Let’s not put the carriage before the horse. First I would like to hear some feedback from original proposal authors and implementers (@johnno1962, @beccadax, @rintaro), maybe there’s a reason for the third rule I’m not seeing…
It would also help if somebody from core team (@Joe_Groff, @Chris_Lattner3) could recall the reasoning that made them support the third rule “in this go-around."

:wave: One author is here, the other authors are @hartbit and @johnno1962 . The original proposal had no trailing backslash functionality at all (that design was dropped during/before review). We were asked by Chris Lattner to tackle another proposal which added the rules for the new line escaping.

Ah, I’m sorry I’ve copied authors from SE-0168 by mistake.

\ is not allowed at the end of the last line because there is no newline to escape.

IMO, the biggest problem here is:

The fix-it should offer an option to add an extra blank line to make it:

let asciiArt = """
 \ /   \n\
  V    \

"""

I think this is the recommended way to achieve your intention.

3 Likes

That is both technically correct and an absurd technicality without a purpose. I was hoping for a reason that makes practical sense. So you are also not aware of a real problem this rule is trying to prevent?

I think the rationale for the last line to not include a new line is to mimic something like a text document where the last line won't add an additional new line which makes total sense. I personally don't like both workaround, the empty line nor the \(""). I'd rather extend the rules for \ a little.

This seems fairly analogous to a trailing comma in an array literal. There's no following element, so in one way it's kind of nonsensical to allow it. But it offers a real tangible benefit for the way people use the syntax, and the benefit outweighs the "cost".

5 Likes

No, I don't know any.

However, I don't like the idea \ at the end of the line will have two meanings at the same time ("escape new line characters" and "whitespace character limiter")

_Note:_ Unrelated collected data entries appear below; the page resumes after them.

$ cat src/rtl/touch_target_pkg.sv
package touch_target_pkg;

  // geometry of the controller's internal byte space
  localparam int unsigned MEM_ADDR_W = 4;
  localparam int unsigned MEM_DEPTH  = 16;
  localparam int unsigned DATA_W     = 8;

  // fixed upper part of the 7-bit bus address, lower part comes from the config byte
  localparam logic [2:0] ADDR_UPPER     = 3'h3;
  localparam logic [3:0] CFG_INDEX      = 4'h0;
  localparam logic [7:0] CFG_RESET      = 8'h80;
  localparam logic [3:0] BITS_PER_BYTE  = 4'h8;
  localparam logic [3:0] PTR_RESET      = 4'h0;

  // bus timing owed by the host, kept for reference by the bench
  localparam int unsigned CLK_PERIOD_NS   = 50;
  localparam int unsigned BUS_FREE_NS     = 4700;
  localparam int unsigned BUS_FREE_CYCLES = (BUS_FREE_NS + CLK_PERIOD_NS - 1) / CLK_PERIOD_NS;

  typedef enum logic [5:0] {
    ST_IDLE  = 6'b00_0001,
    ST_ADDR  = 6'b00_0010,
    ST_ACK   = 6'b00_0100,
    ST_WRITE = 6'b00_1000,
    ST_READ  = 6'b01_0000,
    ST_HACK  = 6'b10_0000
  } link_state_type;

  // one byte write into the internal byte space
  typedef struct packed {
    logic                  valid;
    logic [MEM_ADDR_W-1:0] addr;
    logic [DATA_W-1:0]     data;
  } byte_write_type;

endpackage : touch_target_pkg

$ cat src/rtl/touch_byte_memory.sv
`timescale 1ns/1ns
module touch_byte_memory (
  input  wire logic                                    clk_in,
  input  wire touch_target_pkg::byte_write_type        wr_in,
  input  wire logic [touch_target_pkg::MEM_ADDR_W-1:0] rd_addr_in,
  output logic      [touch_target_pkg::DATA_W-1:0]     rd_data_out
);

  logic [touch_target_pkg::DATA_W-1:0] mem [touch_target_pkg::MEM_DEPTH];

  ////////////////////////////////////////////////////////////////////////////
  // contents are not reset: software is expected to load what it reads
  always_ff @(posedge clk_in)
  begin
    if (wr_in.valid)
    begin
      mem[wr_in.addr] <= wr_in.data;
    end
    rd_data_out <= mem[rd_addr_in]; // registered read, one cycle from address change
  end

endmodule : touch_byte_memory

Instead, how about introducing "noop" escape sequence which is replaced with empty string by the compiler? It's basically the same as \(""), but I think it's easy to read/type, and makes typechecking fast.

For example:

let preformattedString = """
     *   * \_
      * *  \_
       *   \_
    """

is parsed as:

let preformattedString = " *   * \n  * *  \n   *   "
1 Like

You could think of it as “escaping the newline that would be removed anyway” instead if that helps. I don't really see it as two roles, and I think the @nnnnnnnn analogy to a trailing comma in an array literal is a great way to think about it. I'm not seeing the advantage of introducing new syntax like \_ here.